Anuncio. El presidente Lobo hizo el anuncio de la creación de la mesa de diálogo durante una cadena nacional de televisión.

El presidente Porfirio Lobo anunció el viernes pasado la apertura de una mesa de diálogo ante la crisis política e institucional en la que se encuentra inmersa Honduras luego que el Congreso destituyera a un grupo de magistrados de la Corte Suprema Justicia. Lobo habló a la nación en una red de canales de televisión acompañado por las más altas autoridades de los poderes del estado.

“Estamos aquí reunidos, el señor presidente del Congreso Nacional, Juan Orlando Hernández, el señor presidente de la Corte Suprema de Justicia, Jorge Alberto Rivera Avilés, y el señor fiscal general, Luis Alberto Rubí, reconociendo siempre que debemos construir un ambiente de paz y seguridad, que en los momentos actuales es la mayor demanda del pueblo hondureño”, dijo Lobo. “Los presidentes de los tres poderes y el fiscal general hemos convenido en la necesidad de abrir una mesa de diálogo nacional a fin de conversar sobre los retos actuales que tenemos y las soluciones más efectivas que en el corto y mediano plazo la sociedad hondureña y sus autoridades pueden darles”, sostuvo el gobernante.
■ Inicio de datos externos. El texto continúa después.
===== src/rtl/arb_pick.sv =====
// Combinational winner picker: rotate the candidates, priority-encode, un-rotate.
module arb_pick
  import arb_pkg::*;
(
  input  logic [N-1:0]     cand,
  input  logic [IDX_W-1:0] ptr,
  input  logic             fixed_pri,
  output logic [IDX_W-1:0] win_id,
  output logic             found
);

  logic [2*N-1:0]   shifted_s;
  logic [N-1:0]     rev_s;
  logic [N-1:0]     rot_s;
  logic [IDX_W-1:0] lsb_s;

  // Fixed mode bit-reverses so the highest index lands at position 0;
  // round-robin rotates so ptr lands at position 0.
  always_comb begin
    shifted_s = {cand, cand} >> ptr;
    rev_s     = {N{1'b0}};
    for (int i = 0; i < N; i++) begin
      rev_s[i] = cand[N-1-i];
    end
    if (fixed_pri) begin
      rot_s = rev_s;
    end else begin
      rot_s = shifted_s[N-1:0];
    end
    lsb_s = {IDX_W{1'b0}};
    for (int i = N - 1; i >= 0; i--) begin
      lsb_s = rot_s[i] ? IDX_W'(i) : lsb_s;
    end
    if (fixed_pri) begin
      win_id = IDX_W'(N - 1) - lsb_s;
    end else begin
      win_id = lsb_s + ptr;
    end
    found = |cand;
  end

endmodule


===== src/rtl/rr_arbiter8.sv =====
// 8-requester arbiter with fixed-priority or round-robin selection and a
// hold-limit timeout that forces handoff when others are waiting.
module rr_arbiter8
  import arb_pkg::*;
#(
  parameter int MAX_HOLD = 16
) (
  input  logic             clk,
  input  logic             rst,
  input  logic [N-1:0]     req,
  input  logic             fixed_pri,
  output logic [N-1:0]     gnt,
  output logic [IDX_W-1:0] gnt_id,
  output logic             gnt_valid
);

  arb_state_t        state_r;
  logic [N-1:0]      gnt_r;
  logic [IDX_W-1:0]  gnt_id_r;
  logic              gnt_valid_r;
  logic [IDX_W-1:0]  ptr_r;
  logic [HOLD_W-1:0] hold_cnt_r;

  logic              owner_req_s;
  logic              hold_at_limit_s;
  logic [N-1:0]      cand_s;
  logic [IDX_W-1:0]  win_s;
  logic              found_s;

  // While the owner still requests, only the others may compete (timeout
  // handoff); otherwise the raw request vector is the candidate set.
  always_comb begin
    owner_req_s     = req[gnt_id_r];
    hold_at_limit_s = (hold_cnt_r == HOLD_W'(MAX_HOLD - 1));
    if ((state_r == GRANT) && owner_req_s) begin
      cand_s = req & ~gnt_r;
    end else begin
      cand_s = req;
    end
  end

  arb_pick u_pick (
    .cand      (cand_s),
    .ptr       (ptr_r),
    .fixed_pri (fixed_pri),
    .win_id    (win_s),
    .found     (found_s)
  );

  // Grant state machine with registered outputs.
  always_ff @(posedge clk) begin
    if (rst) begin
      state_r     <= IDLE;
      gnt_r       <= {N{1'b0}};
      gnt_id_r    <= {IDX_W{1'b0}};
      gnt_valid_r <= 1'b0;
      ptr_r       <= {IDX_W{1'b0}};
      hold_cnt_r  <= {HOLD_W{1'b0}};
    end else begin
      case (state_r)
        IDLE: begin
          if (found_s) begin
            state_r     <= GRANT;
            gnt_r       <= idx_to_onehot(win_s);
            gnt_id_r    <= win_s;
            gnt_valid_r <= 1'b1;
            ptr_r       <= win_s + IDX_W'(1);
            hold_cnt_r  <= {HOLD_W{1'b0}};
          end else begin
            state_r     <= IDLE;
            gnt_r       <= {N{1'b0}};
            gnt_id_r    <= {IDX_W{1'b0}};
            gnt_valid_r <= 1'b0;
            hold_cnt_r  <= {HOLD_W{1'b0}};
          end
        end
        GRANT: begin
          if (!owner_req_s) begin
            if (found_s) begin
              gnt_r       <= idx_to_onehot(win_s);
              gnt_id_r    <= win_s;
              gnt_valid_r <= 1'b1;
              ptr_r       <= win_s + IDX_W'(1);
              hold_cnt_r  <= {HOLD_W{1'b0}};
            end else begin
              state_r     <= IDLE;
              gnt_r       <= {N{1'b0}};
              gnt_id_r    <= {IDX_W{1'b0}};
              gnt_valid_r <= 1'b0;
              hold_cnt_r  <= {HOLD_W{1'b0}};
            end
          end else if (hold_at_limit_s) begin
            if (found_s) begin
              gnt_r      <= idx_to_onehot(win_s);
              gnt_id_r   <= win_s;
              ptr_r      <= win_s + IDX_W'(1);
              hold_cnt_r <= {HOLD_W{1'b0}};
            end else begin
              hold_cnt_r <= {HOLD_W{1'b0}};
            end
          end else begin
            hold_cnt_r <= hold_cnt_r + HOLD_W'(1);
          end
        end
        default: begin
          state_r     <= IDLE;
          gnt_r       <= {N{1'b0}};
          gnt_id_r    <= {IDX_W{1'b0}};
          gnt_valid_r <= 1'b0;
          ptr_r       <= {IDX_W{1'b0}};
          hold_cnt_r  <= {HOLD_W{1'b0}};
        end
      endcase
    end
  end

  assign gnt       = gnt_r;
  assign gnt_id    = gnt_id_r;
  assign gnt_valid = gnt_valid_r;

endmodule


===== config.mk =====
export PLATFORM = sky130hd
export DESIGN_NAME = rr_arbiter8
export DESIGN_NICKNAME = d
export VERILOG_FILES = /design/src/rtl/arb_pkg.sv /design/src/rtl/arb_pick.sv /design/src/rtl/rr_arbiter8.sv
export SDC_FILE = /design/constraint.sdc
export NUM_CORES = 1
export LEC_CHECK = 0
export CAP_MARGIN = 20
export CORE_AREA = 2 2 63 65
export CTS_CLUSTER_SIZE = 30
export DETAILED_ROUTE_END_ITERATION = 7
export DIE_AREA = 0 0 65 67
export PLACE_DENSITY = 0.72
export SLEW_MARGIN = 20
export SYNTH_ARGS = -nofsm -noshare
export SYNTH_HDL_FRONTEND = slang
export SYNTH_HIERARCHICAL = 1
export SYNTH_SLANG_ARGS = --single-unit

===== constraint.sdc =====
create_clock -name clk -period 5 [get_ports clk]
set_input_delay 0.5 -clock clk [delete_from_list [all_inputs] [get_ports clk]]
set_output_delay 0.5 -clock clk [all_outputs]
set_load 0.05 [all_outputs]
La mayor parte de los operadores de justicia del país en sus declaraciones considera que la decisión del Congreso de destituir a los magistrados es ilegal y viola la constitución hondureña.

El miércoles, el Congreso hondureño aprobó la destitución inmediata de los miembros de la Corte Suprema de Justicia después que estos tomaron una decisión contraria a los intereses del gobierno de Porfirio Lobo, lo que desembocó en una crisis institucional que se veía venir.

Se les acusó de cometer infracciones administrativas y de oponerse a la depuración policial por declarar inconstitucional la ley que la regula.

Los magistrados han afirmado que no están contra la depuración policial y que el motivo por el que tomaron la decisión radica en que la ley que le regulaba viola el derecho a la defensa de los policías, obligados a someterse a la prueba del polígrafo, una imposición inconstitucional según los jueces. Rosalinda Cruz, una de las magistradas destituidas se quejó de la decisión. “No estamos en contra de la depuración policial, pero el poder no puede ser ilimitado”, explicó la magistrada.